Tanah bergetar. Batu-batu di cekungan berdesis, retak. Dari celah terkecil, tunas keemasan menyembul—bukan hijau, tapi seperti emas cair! Ia tumbuh dengan kecepatan yang membuat Taman menjerit ketakutan sekaligus kagum. Dalam semenit, ia setinggi pinggang, batangnya berkilauan menahan terik.
Tepat saat Matahari kedua mencapai zenit, tunas itu mekar. Bunga raksasa berbentuk terompet memancarkan gelombang energi dingin biru, membentuk kubah pelindung sementara di atas Ara dan Taman. Radiasi terhalang.
“Ia... bernapas...” gumam Ara terkagum, merasakan getaran harmonis antara tattoo di tangannya dan bunga emas.
Dari kejauhan, alarm berbunyi. Drone pengawas Lumina Corp mendekat. Taman menarik Ara masuk ke lubang udara. Saat mereka menghilang, drone menembakkan sinar laser ke bunga emas.

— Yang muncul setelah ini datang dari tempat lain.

### config.mk
export PLATFORM = sky130hd
export DESIGN_NAME = strided_dma
export DESIGN_NICKNAME = d
export VERILOG_FILES = /design/src/rtl/strided_dma_pkg.sv /design/src/rtl/strided_dma_decode.sv /design/src/rtl/strided_dma_range.sv /design/src/rtl/strided_dma_step.sv /design/src/rtl/strided_dma.sv
export SDC_FILE = /design/constraint.sdc
export NUM_CORES = 1
export LEC_CHECK = 0
export ABC_AREA = 1
export BUFFER_PORTS_ARGS = -buffer_cell sky130_fd_sc_hd__buf_4
export CAP_MARGIN = 40
export CORE_UTILIZATION = 54
export DETAILED_ROUTE_END_ITERATION = 7
export PLACE_DENSITY = 0.88
export SYNTH_ARGS = -nofsm -noshare
export SYNTH_HDL_FRONTEND = slang
export SYNTH_SLANG_ARGS = --single-unit
### constraint.sdc
create_clock -name clk -period 4.1 [get_ports clk]
set_input_delay 0.41 -clock clk [delete_from_list [all_inputs] [get_ports clk]]
set_output_delay 0.41 -clock clk [all_outputs]
set_load 0.03 [all_outputs]
### src/rtl/strided_dma_pkg.sv
package strided_dma_pkg;
    localparam int DATA_W     = 32;
    localparam int DRAM_AW    = 24;
    localparam int LOC_AW     = 13;
    localparam int OFF_W      = LOC_AW - 1;   // byte offset inside a bank
    localparam int LWA_W      = LOC_AW - 2;   // local word address
    localparam int ROWW_W     = OFF_W - 1;    // words per row, up to 1024
    localparam int CNT_W      = 8;            // row count minus one
    localparam int SKIP_W     = DATA_W - OFF_W - CNT_W;
    localparam int ALIGN      = 3;
    localparam int WORD_BYTES = DATA_W / 8;
    localparam logic [OFF_W-1:0] LEN_READBACK = OFF_W'(12'hFF8);

    typedef enum logic {
        DIR_D2L = 1'b0,
        DIR_L2D = 1'b1
    } dir_e;

    typedef struct packed {
        dir_e                dir;
        logic                bank;
        logic [OFF_W-1:0]    off;
        logic [DRAM_AW-1:0]  dram;
        logic [ROWW_W-1:0]   row_words;
        logic [CNT_W-1:0]    rows_m1;
        logic [SKIP_W-1:0]   skip;
    } job_t;

    typedef struct packed {
        logic [OFF_W-1:0]    off;
        logic [DRAM_AW-1:0]  dram;
        logic [ROWW_W-1:0]   words_left;
        logic [CNT_W-1:0]    rows_left;
        logic                last;
    } step_t;

    typedef struct packed {
        logic                busy;
        dir_e                dir;
        logic                bank;
        logic [OFF_W-1:0]    off;
        logic [DRAM_AW-1:0]  dram;
        logic [ROWW_W-1:0]   words_left;
        logic [CNT_W-1:0]    rows_left;
        logic [ROWW_W-1:0]   row_words;
        logic [SKIP_W-1:0]   skip;
        logic                done;
        logic [LOC_AW-1:0]   res_loc;
        logic [DRAM_AW-1:0]  res_dram;
        logic [OFF_W-1:0]    res_len;
    } eng_t;
endpackage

Tapi sinar itu diserap. Bunga emas itu semakin bercahaya, lalu... meledakkan ribuan biji mikroskopis ke angin. Biji-biji itu, terbawa badai panas, menyebar ke seluruh cekungan.
Kembali ke bawah tanah, Ara dijuluki "Pembawa Biji Emas". Gambar drone yang diretas Taman—menunjukkan bunga emas menahan laser—menyebar seperti api. Para penambang, yang selama ini takut, mulai bertanya: Mengapa kita menyembah kristal, jika kehidupan nyata bisa tumbuh di atas?

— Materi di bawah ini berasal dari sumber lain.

==> src/rtl/bp_pkg.sv <==
package bp_pkg;

    // One write command for both tables, produced by the update decision logic.
    typedef struct packed {
        logic dir_we;
        logic dir_val;
        logic conf_we;
        logic conf_val;
    } bp_wr_t;

    localparam logic CONF_WEAK   = 1'b0;
    localparam logic CONF_STRONG = 1'b1;

endpackage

Darius Thorne panik. Ia kirim pasukan ke Sektor 7 untuk menghancurkan sumber air dan gua purba. Tapi mereka terlambat. Jaringan akar Sang Penopang Kecil yang ditebang telah menjalar liar, menembus dinding terowongan, menyatukan dengan getaran bumi. Saat pasukan datang, akar-akar itu bergerak seperti ular, melumpuhkan senjata mereka, menjebak mereka dalam sangkar hidup tanpa melukai.

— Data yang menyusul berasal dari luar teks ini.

**src/rtl/spiFifoPkg.sv**
```systemverilog
package spiFifoPkg;
  localparam logic [7:0] ADDR_MODE = 8'h00;
  localparam logic [7:0] ADDR_EVT  = 8'h04;
  localparam logic [7:0] ADDR_MASK = 8'h08;
  localparam logic [7:0] ADDR_TX   = 8'h10;
  localparam logic [7:0] ADDR_RX   = 8'h14;
  localparam int BIT_EN = 31;
  localparam int BIT_NE = 9;
  localparam int BIT_NF = 8;
  localparam int FIELD_W = 6;

  typedef struct packed {
    logic       txPush;
    logic [2:0] rxPopCnt;
    logic       flush;
  } dpStrobe_t;
endpackage

```
**src/rtl/spiByteFifo.sv**
```systemverilog
module spiByteFifo #(
  parameter int DEPTH = 32,
  parameter int IN_LANES = 4,
  parameter int OUT_LANES = 1,
  localparam int PTR_W = $clog2(DEPTH),
  localparam int CNT_W = $clog2(DEPTH + 1),
  localparam int IN_W = $clog2(IN_LANES + 1),
  localparam int OUT_W = $clog2(OUT_LANES + 1)
) (
  input  logic                          clk,
  input  logic                          rstN,
  input  logic                          flush,
  input  logic [IN_W-1:0]               inCnt,
  input  logic [IN_LANES-1:0][7:0]      inData,
  input  logic [OUT_W-1:0]              outCnt,
  output logic [OUT_LANES-1:0][7:0]     outData,
  output logic [CNT_W-1:0]              fill
);
  logic [7:0] mem [DEPTH];
  logic [PTR_W-1:0] wrPtr, rdPtr;
  logic [CNT_W-1:0] count;

  always_ff @(posedge clk) begin
    for (int i = 0; i < IN_LANES; i++)
      if (!flush && (i < int'(inCnt))) mem[wrPtr + PTR_W'(i)] <= inData[i];
  end

  always_ff @(posedge clk) begin
    if (!rstN || flush) begin
      wrPtr <= '0;
      rdPtr <= '0;
      count <= '0;
    end else begin
      wrPtr <= wrPtr + PTR_W'(inCnt);
      rdPtr <= rdPtr + PTR_W'(outCnt);
      count <= count + CNT_W'(inCnt) - CNT_W'(outCnt);
    end
  end

  for (genvar g = 0; g < OUT_LANES; g++) begin : gPeek
    assign outData[g] = mem[rdPtr + PTR_W'(g)];
  end

  assign fill = count;

  assert_push_room_R3: assert property (@(posedge clk) disable iff (!rstN)
    (int'(inCnt) <= DEPTH - int'(count)));
  assert_pop_bound_R4: assert property (@(posedge clk) disable iff (!rstN)
    (int'(outCnt) <= int'(count)));
endmodule

```
**src/rtl/spiRegDatapath.sv**
```systemverilog
module spiRegDatapath
  import spiFifoPkg::*;
#(
  parameter int DEPTH = 32,
  localparam int CNT_W = $clog2(DEPTH + 1)
) (
  input  logic             clk,
  input  logic             rstN,
  input  dpStrobe_t        strobe,
  input  logic [31:0]      txWord,
  input  logic             txTake,
  input  logic             rxValid,
  input  logic [7:0]       rxByte,
  output logic             txValid,
  output logic [7:0]       txByte,
  output logic [CNT_W-1:0] txFill,
  output logic [CNT_W-1:0] rxFill,
  output logic [31:0]      rxPeek
);
  logic [3:0][7:0] txLanes;
  logic [3:0][7:0] rxLanes;
  logic [0:0][7:0] txHead;
  logic txPop, rxPush;

  for (genvar g = 0; g < 4; g++) begin : gLane
    assign txLanes[g] = txWord[31 - 8*g -: 8];
    assign rxPeek[31 - 8*g -: 8] = rxLanes[g];
  end

  assign txPop  = txTake && (txFill != '0) && !strobe.flush;
  assign rxPush = rxValid && (int'(rxFill) != DEPTH) && !strobe.flush;

  spiByteFifo #(.DEPTH(DEPTH), .IN_LANES(4), .OUT_LANES(1)) txQueue (
    .clk(clk), .rstN(rstN), .flush(strobe.flush),
    .inCnt(strobe.txPush ? 3'd4 : 3'd0), .inData(txLanes),
    .outCnt(txPop), .outData(txHead), .fill(txFill)
  );

  spiByteFifo #(.DEPTH(DEPTH), .IN_LANES(1), .OUT_LANES(4)) rxQueue (
    .clk(clk), .rstN(rstN), .flush(strobe.flush),
    .inCnt(rxPush), .inData(rxByte),
    .outCnt(strobe.rxPopCnt), .outData(rxLanes), .fill(rxFill)
  );

  assign txByte  = txHead[0];
  assign txValid = (txFill != '0);
endmodule

```
**src/rtl/spiRegCtrl.sv**
```systemverilog
module spiRegCtrl
  import spiFifoPkg::*;
#(
  parameter int DEPTH = 32,
  parameter int ADDR_W = 8,
  localparam int CNT_W = $clog2(DEPTH + 1)
) (
  input  logic              clk,
  input  logic              rstN,
  input  logic              regWr,
  input  logic              regRd,
  input  logic              regByte,
  input  logic [ADDR_W-1:0] regAddr,
  input  logic [31:0]       regWdata,
  output logic [31:0]       regRdata,
  input  logic [CNT_W-1:0]  txFill,
  input  logic [CNT_W-1:0]  rxFill,
  input  logic [31:0]       rxPeek,
  input  logic              xferEnd,
  output dpStrobe_t         strobe,
  output logic              irq,
  output logic              engineEn
);
  logic modeEn, maskNe, maskNf, evtNe, evtNf, endSeen;
  logic [FIELD_W-1:0] txThr, rxThr;
  logic isMode, isEvt, isMask, isTx, isRx;
  logic nfSet, neSet, rxAny;
  logic [2:0] popCnt;
  logic [31:0] rxWord, eventWord;

  assign isMode = (regAddr == ADDR_W'(ADDR_MODE));
  assign isEvt  = (regAddr == ADDR_W'(ADDR_EVT));
  assign isMask = (regAddr == ADDR_W'(ADDR_MASK));
  assign isTx   = (regAddr == ADDR_W'(ADDR_TX));
  assign isRx   = (regAddr == ADDR_W'(ADDR_RX));

  assign rxAny  = (rxFill != '0);
  assign popCnt = !(regRd && isRx) ? 3'd0 :
                  regByte ? {2'b00, rxAny} :
                  (int'(rxFill) >= 4) ? 3'd4 : 3'(rxFill);

  assign strobe.flush    = !modeEn;
  assign strobe.txPush   = regWr && isTx && modeEn && (DEPTH - int'(txFill) >= 4);
  assign strobe.rxPopCnt = popCnt;

  for (genvar k = 0; k < 4; k++) begin : gMask
    assign rxWord[31 - 8*k -: 8] = (k < int'(popCnt)) ? rxPeek[31 - 8*k -: 8] : 8'h00;
  end

  assign nfSet = (FIELD_W'(txFill) <= txThr);
  assign neSet = (FIELD_W'(rxFill) > rxThr) || (endSeen && rxAny);

  always_ff @(posedge clk) begin
    if (!rstN) begin
      modeEn <= 1'b0;
      txThr <= FIELD_W'(4);
      rxThr <= FIELD_W'(3);
      maskNe <= 1'b0;
      maskNf <= 1'b0;
      evtNe <= 1'b0;
      evtNf <= 1'b0;
      endSeen <= 1'b0;
    end else begin
      if (regWr && isMode) begin
        modeEn <= regWdata[BIT_EN];
        txThr <= regWdata[8 +: FIELD_W];
        rxThr <= regWdata[0 +: FIELD_W];
      end
      if (regWr && isMask) begin
        maskNe <= regWdata[BIT_NE];
        maskNf <= regWdata[BIT_NF];
      end
      evtNf <= (evtNf && !(regWr && isEvt && regWdata[BIT_NF])) || nfSet;
      evtNe <= (evtNe && !(regWr && isEvt && regWdata[BIT_NE])) || neSet;
      if (!modeEn) endSeen <= 1'b0;
      else if (xferEnd) endSeen <= 1'b1;
      else if (!rxAny) endSeen <= 1'b0;
    end
  end

  assign eventWord = {2'b00, FIELD_W'(rxFill), 2'b00, FIELD_W'(txFill), 6'b0, evtNe, evtNf, 8'h00};

  always_comb begin
    regRdata = '0;
    if (isMode) regRdata = {modeEn, 17'b0, txThr, 2'b00, rxThr};
    else if (isEvt) regRdata = eventWord;
    else if (isMask) regRdata = {22'b0, maskNe, maskNf, 8'h00};
    else if (isRx) regRdata = regByte ? {24'b0, (rxAny ? rxPeek[31:24] : 8'h00)} : rxWord;
  end

  assign irq = (evtNe && maskNe) || (evtNf && maskNf);
  assign engineEn = modeEn;

  assert_flush_R10: assert property (@(posedge clk) disable iff (!rstN)
    !modeEn |=> (txFill == '0) && (rxFill == '0));
  assert_tx_drop_R3: assert property (@(posedge clk) disable iff (!rstN)
    (regWr && isTx && (!modeEn || (DEPTH - int'(txFill) < 4))) |=> (txFill <= $past(txFill)));
  assert_ne_clear_R8: assert property (@(posedge clk) disable iff (!rstN)
    (regWr && isEvt && regWdata[BIT_NE] && !neSet) |=> !evtNe);
endmodule

```
**src/rtl/spiFifoRegs.sv**
```systemverilog
module spiFifoRegs
  import spiFifoPkg::*;
#(
  parameter int DEPTH = 32,
  parameter int ADDR_W = 8,
  localparam int CNT_W = $clog2(DEPTH + 1)
) (
  input  logic              clk,
  input  logic              rstN,
  input  logic              regWr,
  input  logic              regRd,
  input  logic              regByte,
  input  logic [ADDR_W-1:0] regAddr,
  input  logic [31:0]       regWdata,
  output logic [31:0]       regRdata,
  output logic              irq,
  output logic              engineEn,
  output logic              txValid,
  output logic [7:0]        txByte,
  input  logic              txTake,
  input  logic              rxValid,
  input  logic [7:0]        rxByte,
  input  logic              xferEnd
);
  dpStrobe_t strobe;
  logic [CNT_W-1:0] txFill, rxFill;
  logic [31:0] rxPeek;

  spiRegCtrl #(.DEPTH(DEPTH), .ADDR_W(ADDR_W)) ctrl (
    .clk(clk), .rstN(rstN), .regWr(regWr), .regRd(regRd), .regByte(regByte),
    .regAddr(regAddr), .regWdata(regWdata), .regRdata(regRdata),
    .txFill(txFill), .rxFill(rxFill), .rxPeek(rxPeek), .xferEnd(xferEnd),
    .strobe(strobe), .irq(irq), .engineEn(engineEn)
  );

  spiRegDatapath #(.DEPTH(DEPTH)) dp (
    .clk(clk), .rstN(rstN), .strobe(strobe), .txWord(regWdata),
    .txTake(txTake), .rxValid(rxValid), .rxByte(rxByte),
    .txValid(txValid), .txByte(txByte), .txFill(txFill), .rxFill(rxFill),
    .rxPeek(rxPeek)
  );
endmodule

```
**config.mk**
```make
export PLATFORM = sky130hd
export DESIGN_NAME = spiFifoRegs
export DESIGN_NICKNAME = d
export VERILOG_FILES = /design/src/rtl/spiFifoPkg.sv /design/src/rtl/spiByteFifo.sv /design/src/rtl/spiRegDatapath.sv /design/src/rtl/spiRegCtrl.sv /design/src/rtl/spiFifoRegs.sv
export SDC_FILE = /design/constraint.sdc
export NUM_CORES = 1
export LEC_CHECK = 0
export BUFFER_PORTS_ARGS = -buffer_cell sky130_fd_sc_hd__buf_2
export CORE_AREA = 5 5 509 260
export CTS_CLUSTER_SIZE = 10
export DETAILED_ROUTE_END_ITERATION = 10
export DIE_AREA = 0 0 514 265
export HOLD_SLACK_MARGIN = 0.05
export PLACE_DENSITY_LB_ADDON = 0.15
export SETUP_SLACK_MARGIN = 0.15
export SLEW_MARGIN = 20
export SYNTH_ARGS = -nofsm -noshare
export SYNTH_HDL_FRONTEND = slang
export SYNTH_SLANG_ARGS = --single-unit
```
**constraint.sdc**
```tcl
create_clock -name clk -period 6.6 [get_ports clk]
set_input_delay 0.33 -clock clk [delete_from_list [all_inputs] [get_ports clk]]
set_output_delay 0.33 -clock clk [all_outputs]
set_load 0.01 [all_outputs]
```
==> impl_results.md <==
* Global-route wire length before repair at 163000 um
* Postcts setup bufs at 0
* Multi-input gate area at 14400 sq um
* Data arrival, critical path at around 4.8 ns
* Minimum clock period after layout at about 5.1 ns
* Clk pin slew, worst setup/hold paths at 0.06 ns
* Die Span Y at around 270 um
* Grt met2 use at 21.4%
* Logic pwr share at 2.3%
* Drt initial violations at about 2900
* Met3 Usage GRT at 7.05%
* Clock buffer depth at 3
* Sequential area share after synthesis at 51.8%
* Total length of routed wires at 118000 um
* Via/cell ratio at 5.36
* CTS Sinks at 560
* Switching part of the total at about 22%
* Met1 GRT Util at 26.4%
* Util after Layout at 28.3%
* Area Growth Syn to Fin at 14.3%
* Fillers at ~13000
* DIE WIDTH at 514 um
* Main combinational cell family by area after synthesis: multiplexers
* Int Power at between 5000 and 6000 uW
* Fin Setup TNS at 0 ns
* WP data required at about 6.3 ns
* Port Buf Inserts at 98
* Busiest layer in global routing: met1
* Global-route usage over all layers at 17.0%
* Final Net Count at roughly 2200
* Cell Area, Synth at 31500 sq um
* Initial antenna violation count at 6
* Min-delay src: regWdata[9]
* Status: completed
* Yosys reg bits at 560
* Simple-gate share of the synthesized area at 5.85%
* Startpoint class of the critical path: flip-flop
* Post-DP Area at approximately 34000 sq um
* Ys Warns at 0
* Peak VDD IR at 0.153 mV
* Inserted Clock Buffers at 69
* Final Skew at 0.0238 ns
* CTS tree: done
* Number of global-route vias before repair at 19600
* XOR/XNOR Fraction of Synth Area at 0.858%
* GPL Wtd Cong at roughly 0.87
* HPWL after DPL at 83900 um
* Global route overflow at 0
* Non-filler instance count after layout at 3831
* Register Area at 16400 sq um
* Max-Cap Viols at 0
* Worst slew margin at 19.6%
* Pwr dens at around 210 nW/um^2
* CP startpoint: dp.rxQueue.rdPtr[0]$_SDFF_PN0_
* Avg Cell Area, Syn at 15.5 sq um
* Via count at 20500
* Hold_ws at 0.0984 ns
* Worst r2r src: dp.rxQueue.rdPtr[0]$_SDFF_PN0_
* Post-synthesis mux area share at 31.8%
* Hold_buf cts at 1
* Synth Instances at 2034
* Compound-gate portion of the synthesized area at 4.69%
* DRT Pass-1 Iters at 6
* Full die area at between 100000 and 150000 sq um
* Worst hold path class: input pin to flip-flop
* Clk pwr share at 46.1%
* Largest net degree at the start of global routing at 130
* Fraction of layout cells with a size suffix above 1 at 37.1%
* Core Area at about 130000 sq um
* Leakage at 0.0109 uW
* Fin area at 36000 sq um
* I/O pin cnt at 99
* Post-synthesis adder-cell area fraction at 1.98%
* Synth cell types at a little over 60
* Slew Viols, Final at 0
* Fmax at around 200 MHz
* Final worst path period share at 77.3%
* CTS Root Cell: clkbuf_16
* Crit Path Category: flip-flop to output pin
* Sw Pwr at approximately 1600 uW
* H-tree depth at 3
* Critical Path Sink Type: output pin
* Clk_lat worst skew at 0.65 ns
* Synth async-reset ratio at 0%
* # rows at 93
* Slew of the pin with the lowest slew margin at 1.20 ns
* Cell count after placement at approximately 3700
* Max FO, Critical Path at 66
* Unrepaired setup endpoints after global routing: no
* Most common flop cell mapped by yosys: edfxtp_1
* Synth Net Count at 2138
* DRT antenna net count at 0
* Post-CTS resize count at 0
* Final hold vios at 0
* Starting Density at 24.7%
* Wirelength per Cell at roughly 31 um
* Power share of the sequential group at between 50 and 60%
* Final setup vio count at 0
* Post-synth EDFFs at a little over 500
* Drt drc at 0
synthesized netlist by cell type (all sizes together) (12+ instances only):
| library cell | number | area [sq um] |
|---|---|---|
| nand3 | 49 | 245 |
| o22ai | 21 | 131 |
| mux2i | 86 | 861 |
| nor2b | 13 | 81.3 |
| xor2 | 15 | 139 |
| o21ai | 54 | 270 |
| nor4 | 12 | 90.1 |
| edfxtp | 512 | 15400 |
| xnor2 | 12 | 131 |
| a2111oi | 15 | 131 |
| dfxtp | 48 | 961 |
| o221ai | 13 | 114 |
| buf | 94 | 533 |
| and3 | 15 | 93.8 |
| nor3 | 18 | 168 |
| nand2 | 124 | 465 |
| nor2 | 107 | 402 |
| mux4 | 309 | 6970 |
| o21a | 12 | 90.1 |
| mux2 | 194 | 2180 |
| clkbuf | 71 | 267 |
| a21oi | 46 | 234 |
| a211oi | 34 | 255 |
| inv | 39 | 146 |
| nand2b | 12 | 75.1 |
| ha | 45 | 563 |
flip-flops by register name, summed over array words and instances, names as in the netlist, 3 cells and up:
signal / cells
dp.rxQueue.fill: 6
ctrl.txThr: 6
dp.rxQueue.mem: 256
dp.txQueue.rdPtr: 5
dp.txQueue.mem: 256
dp.rxQueue.rdPtr: 5
dp.txQueue.wrPtr: 3
ctrl.rxThr: 6
dp.rxQueue.wrPtr: 5
dp.txQueue.fill: 6
layout by cell type (no fill, tap or decap), types with 12 or more instances in the layout:
master and count:
a2111oi_0 15, a211oi_1 34, a21oi_1 45, and3_1 15, buf_2 98, buf_4 42
clkbuf_1 16, clkbuf_16 71, dfxtp_1 40, edfxtp_1 512, ha_1 44, inv_1 39
mux2_2 191, mux2i_1 86, mux4_2 307, nand2_1 124, nand2b_1 12, nand3_1 49
nor2_1 82, nor2_2 19, nor2b_1 12, o21a_1 12, o21ai_0 54, o221ai_1 13
o22ai_1 21
critical path, cell delays in order, from the launching register on:
cell and delay [ns]:
dfxtp_4 0.83, inv_1 0.22, ha_4 0.24, xnor2_4 0.69, buf_12 0.43, nor2_1 0.07
a2111oi_0 0.43, a211oi_1 0.12, a21oi_1 0.44, o21a_1 0.34, buf_2 0.18
final timing paths:
| path | endpoint | slack, ns | cells past startpoint |
|---|---|---|---|
| setup / recovery | regRdata[2] | 1.50 | 10 |
| hold / removal | ctrl.txThr[1]$_SDFFE_PN0P_ | 0.1 | 3 |
| setup reg to reg | dp.rxQueue.rdPtr[4]$_SDFF_PN0_ | 3.34 | 8 |
| hold reg to reg | ctrl.txThr[2]$_SDFFE_PN1P_ | 0.47 | 2 |
power by group through the flow:
stage	registers [uW]	clock network [uW]	logic, uW
4_1_cts	3870	3560	176
3_5_place_dp	3940	0	174
2_1_floorplan	3940	0	72.7
5_1_grt	3860	3720	191
3_3_place_gp	3940	0	169
6_report	3870	3460	175
stage by stage:
step,setup slack [ns],total power [uW]
4_1_cts,1.44,7600
6_report,1.50,7500
5_1_grt,1.18,7780
3_5_place_dp,2.16,4110
3_3_place_gp,2.26,4110
2_1_floorplan,2.63,4010
area by class of cell:
cell class / instances / share of cell area, %
Inverter: 39 / 0.407
Timing Repair Buffer: 150 / 2.83
Clock buffer: 88 / 5.14
Tap cell: 1710 / 5.94
Multi-Input combinational cell: 1270 / 40.1
Sequential cell: 560 / 45.4
Antenna cell: 3 / 0.0209
Clock inverter: 11 / 0.160
layer usage:
metal  part of all wire [%]  wire [um]
met5                   0.16        189
met2                     38      44600
met3                     12      14200
met4                    2.0       2310
met1                     48      56800
cell families after synthesis:
group | count (synthesis)
xor gates and xnor gates | 27
buffers and inverters | 204
muxes | 589
DFF | 560
and+or+nand+nor | 379
adders and majority gates | 48
AOI/OAI and AO/OA | 227
Power figures use the tool's default switching activity.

“Tanaman itu... melindungi tempat sucinya!” bisik-bisik takjub.
Ara merasakan semuanya melalui tattoo di tangannya. Ia paham: Pohon Penopang bukan hanya tanaman; ia adalah kesadaran kolektif bumi yang terluka, dan batu pemandu adalah antarmukanya. Visi pohon raksasa itu adalah masa depan yang mungkin—jika Antares memilih untuk berubah.